* [Problem] The output must be the data, printed exactly as written.

* [Extracted material]

--- src/rtl/pin_irq_gen.sv ---
module pin_irq_gen
    import pinport_pkg::*;
#(
    parameter int    PIN_COUNT = 32,
    parameter trig_e TRIGGER   = TRIG_BOTH
) (
    input  logic [PIN_COUNT-1:0] cap_i,
    input  logic [PIN_COUNT-1:0] data_i,
    input  logic [PIN_COUNT-1:0] mask_i,
    output logic                 irq_o
);
    localparam bit USE_LEVEL = (TRIGGER == TRIG_LEVEL);

    logic [PIN_COUNT-1:0] src;

    assign src   = USE_LEVEL ? data_i : cap_i;
    assign irq_o = |(src & mask_i);
endmodule

--- src/rtl/pin_port_irq.sv ---
module pin_port_irq
    import pinport_pkg::*;
#(
    parameter int    PIN_COUNT = 32,
    parameter trig_e TRIGGER   = TRIG_BOTH
) (
    input  logic                 clk,
    input  logic                 rst_n,
    input  logic                 bus_sel,
    input  logic                 bus_wr,
    input  logic [ADDR_W-1:0]    bus_addr,
    input  logic [BUS_W-1:0]     bus_wdata,
    output logic [BUS_W-1:0]     bus_rdata,
    input  logic [PIN_COUNT-1:0] pin_in,
    output logic [PIN_COUNT-1:0] pin_out,
    output logic [PIN_COUNT-1:0] pin_oe,
    output logic                 irq
);
    logic [PIN_COUNT-1:0] out_q, dir_q, mask_q;
    logic [PIN_COUNT-1:0] sync_v, evt_v, cap_v, clr_v, data_view;
    logic                 aligned, wr_en;
    reg_e                 idx;

    assign aligned = (bus_addr[1:0] == 2'b00);
    assign idx     = reg_e'(bus_addr[3:2]);
    assign wr_en   = bus_sel & bus_wr & aligned;

    always_ff @(posedge clk) begin
        if (!rst_n) begin
            out_q  <= '0;
            dir_q  <= '0;
            mask_q <= '0;
        end else if (wr_en) begin
            unique case (idx)
                REG_DATA: out_q  <= bus_wdata[PIN_COUNT-1:0];
                REG_DIR:  dir_q  <= bus_wdata[PIN_COUNT-1:0];
                REG_MASK: mask_q <= bus_wdata[PIN_COUNT-1:0];
                REG_CAP:  ;
            endcase
        end
    end

    assign clr_v     = (wr_en && idx == REG_CAP) ? bus_wdata[PIN_COUNT-1:0] : '0;
    assign data_view = (dir_q & out_q) | (~dir_q & sync_v);

    always_comb begin
        logic [PIN_COUNT-1:0] sel;
        sel = '0;
        unique case (idx)
            REG_DATA: sel = data_view;
            REG_DIR:  sel = dir_q;
            REG_MASK: sel = mask_q;
            REG_CAP:  sel = cap_v;
        endcase
        bus_rdata = '0;
        if (aligned) bus_rdata[PIN_COUNT-1:0] = sel;
    end

    pin_sync_edge #(.PIN_COUNT(PIN_COUNT), .TRIGGER(TRIGGER)) u_sync (
        .clk    (clk),
        .rst_n  (rst_n),
        .pin_in (pin_in),
        .sync_o (sync_v),
        .evt_o  (evt_v)
    );

    pin_capture #(.PIN_COUNT(PIN_COUNT), .TRIGGER(TRIGGER)) u_cap (
        .clk   (clk),
        .rst_n (rst_n),
        .evt_i (evt_v),
        .clr_i (clr_v),
        .cap_o (cap_v)
    );

    pin_irq_gen #(.PIN_COUNT(PIN_COUNT), .TRIGGER(TRIGGER)) u_irq (
        .cap_i  (cap_v),
        .data_i (data_view),
        .mask_i (mask_q),
        .irq_o  (irq)
    );

    assign pin_out = out_q;
    assign pin_oe  = dir_q;

    // the enable follows a direction write
    p_oe_follows_dir_r2: assert property (@(posedge clk) disable iff (!rst_n)
        (wr_en && idx == REG_DIR) |=> (pin_oe == $past(bus_wdata[PIN_COUNT-1:0])));

    // no interrupt with every pin masked
    p_irq_needs_mask_r8: assert property (@(posedge clk) disable iff (!rst_n)
        irq |-> (mask_q != '0));

    // a misaligned write leaves direction untouched
    p_misaligned_ignored_r4: assert property (@(posedge clk) disable iff (!rst_n)
        (bus_sel && bus_wr && !aligned) |=> $stable(pin_oe));
endmodule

* [Your solution]
--- src/rtl/pin_irq_gen.sv ---
module pin_irq_gen
    import pinport_pkg::*;
#(
    parameter int    PIN_COUNT = 32,
    parameter trig_e TRIGGER   = TRIG_BOTH
) (
    input  logic [PIN_COUNT-1:0] cap_i,
    input  logic [PIN_COUNT-1:0] data_i,
    input  logic [PIN_COUNT-1:0] mask_i,
    output logic                 irq_o
);
    localparam bit USE_LEVEL = (TRIGGER == TRIG_LEVEL);

    logic [PIN_COUNT-1:0] src;

    assign src   = USE_LEVEL ? data_i : cap_i;
    assign irq_o = |(src & mask_i);
endmodule

--- src/rtl/pin_port_irq.sv ---
module pin_port_irq
    import pinport_pkg::*;
#(
    parameter int    PIN_COUNT = 32,
    parameter trig_e TRIGGER   = TRIG_BOTH
) (
    input  logic                 clk,
    input  logic                 rst_n,
    input  logic                 bus_sel,
    input  logic                 bus_wr,
    input  logic [ADDR_W-1:0]    bus_addr,
    input  logic [BUS_W-1:0]     bus_wdata,
    output logic [BUS_W-1:0]     bus_rdata,
    input  logic [PIN_COUNT-1:0] pin_in,
    output logic [PIN_COUNT-1:0] pin_out,
    output logic [PIN_COUNT-1:0] pin_oe,
    output logic                 irq
);
    logic [PIN_COUNT-1:0] out_q, dir_q, mask_q;
    logic [PIN_COUNT-1:0] sync_v, evt_v, cap_v, clr_v, data_view;
    logic                 aligned, wr_en;
    reg_e                 idx;

    assign aligned = (bus_addr[1:0] == 2'b00);
    assign idx     = reg_e'(bus_addr[3:2]);
    assign wr_en   = bus_sel & bus_wr & aligned;

    always_ff @(posedge clk) begin
        if (!rst_n) begin
            out_q  <= '0;
            dir_q  <= '0;
            mask_q <= '0;
        end else if (wr_en) begin
            unique case (idx)
                REG_DATA: out_q  <= bus_wdata[PIN_COUNT-1:0];
                REG_DIR:  dir_q  <= bus_wdata[PIN_COUNT-1:0];
                REG_MASK: mask_q <= bus_wdata[PIN_COUNT-1:0];
                REG_CAP:  ;
            endcase
        end
    end

    assign clr_v     = (wr_en && idx == REG_CAP) ? bus_wdata[PIN_COUNT-1:0] : '0;
    assign data_view = (dir_q & out_q) | (~dir_q & sync_v);

    always_comb begin
        logic [PIN_COUNT-1:0] sel;
        sel = '0;
        unique case (idx)
            REG_DATA: sel = data_view;
            REG_DIR:  sel = dir_q;
            REG_MASK: sel = mask_q;
            REG_CAP:  sel = cap_v;
        endcase
        bus_rdata = '0;
        if (aligned) bus_rdata[PIN_COUNT-1:0] = sel;
    end

    pin_sync_edge #(.PIN_COUNT(PIN_COUNT), .TRIGGER(TRIGGER)) u_sync (
        .clk    (clk),
        .rst_n  (rst_n),
        .pin_in (pin_in),
        .sync_o (sync_v),
        .evt_o  (evt_v)
    );

    pin_capture #(.PIN_COUNT(PIN_COUNT), .TRIGGER(TRIGGER)) u_cap (
        .clk   (clk),
        .rst_n (rst_n),
        .evt_i (evt_v),
        .clr_i (clr_v),
        .cap_o (cap_v)
    );

    pin_irq_gen #(.PIN_COUNT(PIN_COUNT), .TRIGGER(TRIGGER)) u_irq (
        .cap_i  (cap_v),
        .data_i (data_view),
        .mask_i (mask_q),
        .irq_o  (irq)
    );

    assign pin_out = out_q;
    assign pin_oe  = dir_q;

    // the enable follows a direction write
    p_oe_follows_dir_r2: assert property (@(posedge clk) disable iff (!rst_n)
        (wr_en && idx == REG_DIR) |=> (pin_oe == $past(bus_wdata[PIN_COUNT-1:0])));

    // no interrupt with every pin masked
    p_irq_needs_mask_r8: assert property (@(posedge clk) disable iff (!rst_n)
        irq |-> (mask_q != '0));

    // a misaligned write leaves direction untouched
    p_misaligned_ignored_r4: assert property (@(posedge clk) disable iff (!rst_n)
        (bus_sel && bus_wr && !aligned) |=> $stable(pin_oe));
endmodule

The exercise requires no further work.